Retype each line exactly as it stands, beginning at the first line of the material and finishing with the line that contains "create_clock -name clk".

[Opening GIVEN ENTRIES section]

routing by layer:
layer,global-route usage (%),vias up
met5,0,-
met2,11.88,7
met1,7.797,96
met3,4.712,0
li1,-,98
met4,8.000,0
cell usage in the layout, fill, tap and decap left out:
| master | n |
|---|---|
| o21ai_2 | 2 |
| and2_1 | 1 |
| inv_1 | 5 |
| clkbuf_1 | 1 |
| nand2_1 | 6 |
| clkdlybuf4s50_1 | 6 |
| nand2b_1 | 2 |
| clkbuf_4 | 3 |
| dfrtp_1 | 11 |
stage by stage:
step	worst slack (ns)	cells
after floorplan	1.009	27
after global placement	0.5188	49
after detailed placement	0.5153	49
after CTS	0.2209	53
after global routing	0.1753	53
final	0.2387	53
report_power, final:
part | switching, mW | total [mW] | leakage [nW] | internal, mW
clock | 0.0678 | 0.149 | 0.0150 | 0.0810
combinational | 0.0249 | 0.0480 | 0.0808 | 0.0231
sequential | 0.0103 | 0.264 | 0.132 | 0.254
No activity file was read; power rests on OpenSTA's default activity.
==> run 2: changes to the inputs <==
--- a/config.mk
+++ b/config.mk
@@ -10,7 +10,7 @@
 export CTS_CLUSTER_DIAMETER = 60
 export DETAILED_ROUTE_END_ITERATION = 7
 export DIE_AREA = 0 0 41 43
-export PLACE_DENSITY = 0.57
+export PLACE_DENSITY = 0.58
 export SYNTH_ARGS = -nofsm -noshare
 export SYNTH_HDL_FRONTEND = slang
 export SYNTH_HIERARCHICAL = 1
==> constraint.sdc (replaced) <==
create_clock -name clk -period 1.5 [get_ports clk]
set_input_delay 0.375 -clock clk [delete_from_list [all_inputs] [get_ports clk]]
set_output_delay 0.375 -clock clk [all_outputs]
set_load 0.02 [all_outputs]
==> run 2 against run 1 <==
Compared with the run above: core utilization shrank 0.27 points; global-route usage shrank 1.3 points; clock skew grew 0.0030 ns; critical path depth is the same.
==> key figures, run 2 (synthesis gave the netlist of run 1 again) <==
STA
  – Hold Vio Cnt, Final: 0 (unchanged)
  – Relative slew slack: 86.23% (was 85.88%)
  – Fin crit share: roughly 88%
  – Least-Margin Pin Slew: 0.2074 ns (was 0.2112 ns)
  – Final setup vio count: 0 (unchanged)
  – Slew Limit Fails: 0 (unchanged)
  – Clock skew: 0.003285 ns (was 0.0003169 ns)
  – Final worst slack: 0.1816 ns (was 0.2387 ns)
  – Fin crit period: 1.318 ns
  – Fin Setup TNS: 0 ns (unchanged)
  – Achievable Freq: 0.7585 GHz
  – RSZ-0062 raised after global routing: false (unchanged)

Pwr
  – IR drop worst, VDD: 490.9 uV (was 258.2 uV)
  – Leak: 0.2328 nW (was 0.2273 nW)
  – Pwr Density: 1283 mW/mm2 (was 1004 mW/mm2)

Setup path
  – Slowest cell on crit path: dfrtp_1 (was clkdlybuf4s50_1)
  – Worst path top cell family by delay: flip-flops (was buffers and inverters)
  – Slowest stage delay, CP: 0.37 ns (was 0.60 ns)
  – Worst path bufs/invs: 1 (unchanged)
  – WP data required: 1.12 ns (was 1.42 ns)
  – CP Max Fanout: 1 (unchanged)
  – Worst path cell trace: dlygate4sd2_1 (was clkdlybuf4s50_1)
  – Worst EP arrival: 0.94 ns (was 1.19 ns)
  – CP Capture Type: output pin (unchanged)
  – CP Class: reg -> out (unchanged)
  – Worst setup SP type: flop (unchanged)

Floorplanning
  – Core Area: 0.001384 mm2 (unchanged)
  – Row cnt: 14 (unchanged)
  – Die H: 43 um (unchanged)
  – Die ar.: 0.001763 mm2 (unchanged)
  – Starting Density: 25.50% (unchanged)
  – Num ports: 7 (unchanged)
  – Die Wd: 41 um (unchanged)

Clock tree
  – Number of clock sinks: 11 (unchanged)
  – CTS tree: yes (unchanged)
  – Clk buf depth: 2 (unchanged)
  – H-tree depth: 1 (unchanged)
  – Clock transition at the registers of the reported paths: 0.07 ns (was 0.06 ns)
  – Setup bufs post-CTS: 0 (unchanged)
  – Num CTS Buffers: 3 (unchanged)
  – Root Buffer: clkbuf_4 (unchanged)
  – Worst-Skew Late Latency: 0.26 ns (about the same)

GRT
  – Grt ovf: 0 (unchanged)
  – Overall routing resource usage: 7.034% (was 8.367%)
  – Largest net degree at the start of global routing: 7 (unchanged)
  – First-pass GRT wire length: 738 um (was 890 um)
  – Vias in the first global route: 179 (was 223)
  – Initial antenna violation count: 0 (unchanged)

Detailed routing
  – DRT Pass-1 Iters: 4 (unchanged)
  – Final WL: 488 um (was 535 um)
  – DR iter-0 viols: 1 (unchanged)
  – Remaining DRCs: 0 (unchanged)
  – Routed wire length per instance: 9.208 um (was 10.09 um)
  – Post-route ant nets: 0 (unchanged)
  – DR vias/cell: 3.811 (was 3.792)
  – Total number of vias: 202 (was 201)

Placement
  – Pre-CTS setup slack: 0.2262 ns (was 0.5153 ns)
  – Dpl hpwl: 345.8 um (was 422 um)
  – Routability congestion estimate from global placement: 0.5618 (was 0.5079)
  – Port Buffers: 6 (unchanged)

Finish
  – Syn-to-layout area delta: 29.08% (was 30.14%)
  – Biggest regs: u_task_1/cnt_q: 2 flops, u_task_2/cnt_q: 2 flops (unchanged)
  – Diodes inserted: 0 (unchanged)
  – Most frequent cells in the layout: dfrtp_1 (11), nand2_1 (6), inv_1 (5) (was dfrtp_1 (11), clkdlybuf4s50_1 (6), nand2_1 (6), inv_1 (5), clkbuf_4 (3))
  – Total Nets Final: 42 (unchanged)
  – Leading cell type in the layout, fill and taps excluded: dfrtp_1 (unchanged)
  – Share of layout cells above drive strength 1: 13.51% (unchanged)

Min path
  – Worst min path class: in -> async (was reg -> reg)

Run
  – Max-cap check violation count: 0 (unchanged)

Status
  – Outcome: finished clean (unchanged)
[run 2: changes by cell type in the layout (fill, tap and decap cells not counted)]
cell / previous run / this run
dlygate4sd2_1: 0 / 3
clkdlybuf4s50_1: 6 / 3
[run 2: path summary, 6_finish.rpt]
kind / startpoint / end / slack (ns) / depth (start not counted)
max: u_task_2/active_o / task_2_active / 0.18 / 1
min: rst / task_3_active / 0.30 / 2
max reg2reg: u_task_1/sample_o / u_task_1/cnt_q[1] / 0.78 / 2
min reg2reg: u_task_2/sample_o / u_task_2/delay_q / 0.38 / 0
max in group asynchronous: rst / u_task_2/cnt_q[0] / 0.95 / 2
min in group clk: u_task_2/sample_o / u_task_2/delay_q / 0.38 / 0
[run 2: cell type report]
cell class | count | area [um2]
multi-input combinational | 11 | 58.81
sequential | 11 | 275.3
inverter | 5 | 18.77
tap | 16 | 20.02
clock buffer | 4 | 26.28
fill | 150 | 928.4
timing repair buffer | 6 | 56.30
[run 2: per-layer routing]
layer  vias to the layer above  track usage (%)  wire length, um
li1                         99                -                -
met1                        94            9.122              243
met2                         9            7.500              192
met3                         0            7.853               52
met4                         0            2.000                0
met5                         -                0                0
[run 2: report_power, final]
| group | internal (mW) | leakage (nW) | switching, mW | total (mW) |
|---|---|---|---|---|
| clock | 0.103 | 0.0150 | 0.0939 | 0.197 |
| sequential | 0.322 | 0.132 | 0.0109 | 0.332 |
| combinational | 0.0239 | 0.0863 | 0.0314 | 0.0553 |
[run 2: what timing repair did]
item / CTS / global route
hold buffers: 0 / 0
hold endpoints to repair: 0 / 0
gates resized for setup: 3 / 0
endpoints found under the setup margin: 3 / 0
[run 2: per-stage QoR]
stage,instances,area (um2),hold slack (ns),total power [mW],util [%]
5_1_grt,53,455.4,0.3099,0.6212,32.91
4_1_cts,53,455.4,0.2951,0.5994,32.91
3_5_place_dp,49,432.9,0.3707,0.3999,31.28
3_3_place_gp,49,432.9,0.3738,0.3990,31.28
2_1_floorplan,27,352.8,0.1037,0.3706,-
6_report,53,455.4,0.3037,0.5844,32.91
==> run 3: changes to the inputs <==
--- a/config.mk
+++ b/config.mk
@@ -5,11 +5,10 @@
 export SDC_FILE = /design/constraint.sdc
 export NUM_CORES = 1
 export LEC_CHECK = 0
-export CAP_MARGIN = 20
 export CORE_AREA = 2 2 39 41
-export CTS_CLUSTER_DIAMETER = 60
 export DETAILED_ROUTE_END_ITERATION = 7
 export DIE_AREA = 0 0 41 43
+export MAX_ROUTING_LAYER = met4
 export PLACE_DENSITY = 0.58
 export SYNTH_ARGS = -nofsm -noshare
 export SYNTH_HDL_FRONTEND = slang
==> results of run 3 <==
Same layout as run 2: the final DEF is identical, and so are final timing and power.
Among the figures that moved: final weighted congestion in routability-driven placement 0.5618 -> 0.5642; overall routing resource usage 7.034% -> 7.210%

[Closing GIVEN ENTRIES section]

RESPONSE TO THIS EXERCISE:
routing by layer:
layer,global-route usage (%),vias up
met5,0,-
met2,11.88,7
met1,7.797,96
met3,4.712,0
li1,-,98
met4,8.000,0
cell usage in the layout, fill, tap and decap left out:
| master | n |
|---|---|
| o21ai_2 | 2 |
| and2_1 | 1 |
| inv_1 | 5 |
| clkbuf_1 | 1 |
| nand2_1 | 6 |
| clkdlybuf4s50_1 | 6 |
| nand2b_1 | 2 |
| clkbuf_4 | 3 |
| dfrtp_1 | 11 |
stage by stage:
step	worst slack (ns)	cells
after floorplan	1.009	27
after global placement	0.5188	49
after detailed placement	0.5153	49
after CTS	0.2209	53
after global routing	0.1753	53
final	0.2387	53
report_power, final:
part | switching, mW | total [mW] | leakage [nW] | internal, mW
clock | 0.0678 | 0.149 | 0.0150 | 0.0810
combinational | 0.0249 | 0.0480 | 0.0808 | 0.0231
sequential | 0.0103 | 0.264 | 0.132 | 0.254
No activity file was read; power rests on OpenSTA's default activity.
==> run 2: changes to the inputs <==
--- a/config.mk
+++ b/config.mk
@@ -10,7 +10,7 @@
 export CTS_CLUSTER_DIAMETER = 60
 export DETAILED_ROUTE_END_ITERATION = 7
 export DIE_AREA = 0 0 41 43
-export PLACE_DENSITY = 0.57
+export PLACE_DENSITY = 0.58
 export SYNTH_ARGS = -nofsm -noshare
 export SYNTH_HDL_FRONTEND = slang
 export SYNTH_HIERARCHICAL = 1
==> constraint.sdc (replaced) <==
create_clock -name clk -period 1.5 [get_ports clk]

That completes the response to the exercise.